Wednesday, July 6, 2011

second star to the right and straight on till morning

hello hello


It's July.  Holy balls.  Time is eluding me.  If it's the price I must pay then please take, take, take.  But it's a sharp reality that I have to accept every time I check a calendar.  Time and life moves forward even when I'm not on board. 
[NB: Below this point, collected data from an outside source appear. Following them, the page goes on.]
===== config.mk =====
export PLATFORM = sky130hd
export DESIGN_NAME = ageu_div_cell
export DESIGN_NICKNAME = d
export VERILOG_FILES = /design/src/design/ageu_div_cell.sv
export SDC_FILE = /design/constraint.sdc
export NUM_CORES = 1
export LEC_CHECK = 0
export BUFFER_PORTS_ARGS = -buffer_cell sky130_fd_sc_hd__buf_2
export CORE_MARGIN = 2
export CORE_UTILIZATION = 49
export CTS_CLUSTER_SIZE = 20
export DETAILED_ROUTE_END_ITERATION = 8
export PLACE_DENSITY_LB_ADDON = 0.25
export RECOVER_POWER = 25
export SYNTH_ARGS = -nofsm -noshare
export SYNTH_HDL_FRONTEND = slang
export SYNTH_SLANG_ARGS = --single-unit
export TNS_END_PERCENT = 50

===== constraint.sdc =====
create_clock -name clock -period 3.42 [get_ports clock]
set_input_delay 0.513 -clock clock [delete_from_list [all_inputs] [get_ports clock]]
set_output_delay 0.513 -clock clock [all_outputs]
set_load 0.01 [all_outputs]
We are progressing forward with treatment - hooray.  This round is tiring.  I am not sure it's all chemo that's putting me on my tushy or if it's also the fading of the beginners rush.  I've had some try outs to star in the exorcism this round.  It sucks.  I am not graceful when it comes to kneeling at the porcelain idol.  I tried to hide it the first few times, but then I reverted to childhood and called for my mommy.  Dr. Mom has that special touch.  Even at 24, a girl needs her mom.  Dad's specialty is entertaining me at the treatments; he's a chatty cathy so I can lie back and listen.  One of the many things that I love most about my relationship between my dad and I is the unspoken communication that we have.  (Mom - I know it drives you nuts.)  But my dad and I have a series of looks.  True most are at others detriment, but all the same they tend to create laughs for us.  If there is any where on earth that needs laughs it is the doctor's office.  I complain about my parents but I'd be lost without them.
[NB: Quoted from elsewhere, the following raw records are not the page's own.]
## config.mk

```make
export PLATFORM = sky130hd
export DESIGN_NAME = ageu_sqrt_cell
export DESIGN_NICKNAME = d
export VERILOG_FILES = /design/src/design/ageu_sqrt_cell.sv
export SDC_FILE = /design/constraint.sdc
export NUM_CORES = 1
export LEC_CHECK = 0
export BUFFER_PORTS_ARGS = -buffer_cell sky130_fd_sc_hd__buf_2
export CORE_MARGIN = 1
export CORE_UTILIZATION = 48
export DETAILED_ROUTE_END_ITERATION = 16
export PLACE_DENSITY = 0.84
export SLEW_MARGIN = 20
export SYNTH_ARGS = -nofsm -noshare
export SYNTH_HDL_FRONTEND = slang
export SYNTH_SLANG_ARGS = --single-unit
```

## constraint.sdc

```tcl
create_clock -name clock -period 3.5 [get_ports clock]
set_input_delay 0.525 -clock clock [delete_from_list [all_inputs] [get_ports clock]]
set_output_delay 0.525 -clock clock [all_outputs]
set_load 0.01 [all_outputs]
```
Yesterday I got to meet my virtual pen pal.  He recently went through this "journey" (I hate that metaphor but I went brain dead) with blood cancer and is on the road they deem "survivorship."  He's great for words of wisdom and laughs.  It was a pure delight to put a face to the email chain and to meet my Mr. Miyagi.  He took me to a movie filming and it was a fantastic time.  Truly was.  For those who know celebrities I brushed shoulders with Sienna Miller.  I was more interested in the filming, set and such, but it is as close to Jude Law as I'll get. hehe


P.S.
A quick update on my friend Kim.  She is doing much better.  I smile when I hear updates on her because I think of her so much.  She still has a lot of healing, strengthening and mending to do but the trooper that she is has brought her through these times.  It's not my story to tell but I wanted you all to know that she's moving forward beautifully.  Thanks for the happy thoughts sent to Kim.  


If nothing ever changed, there would be no butterflies.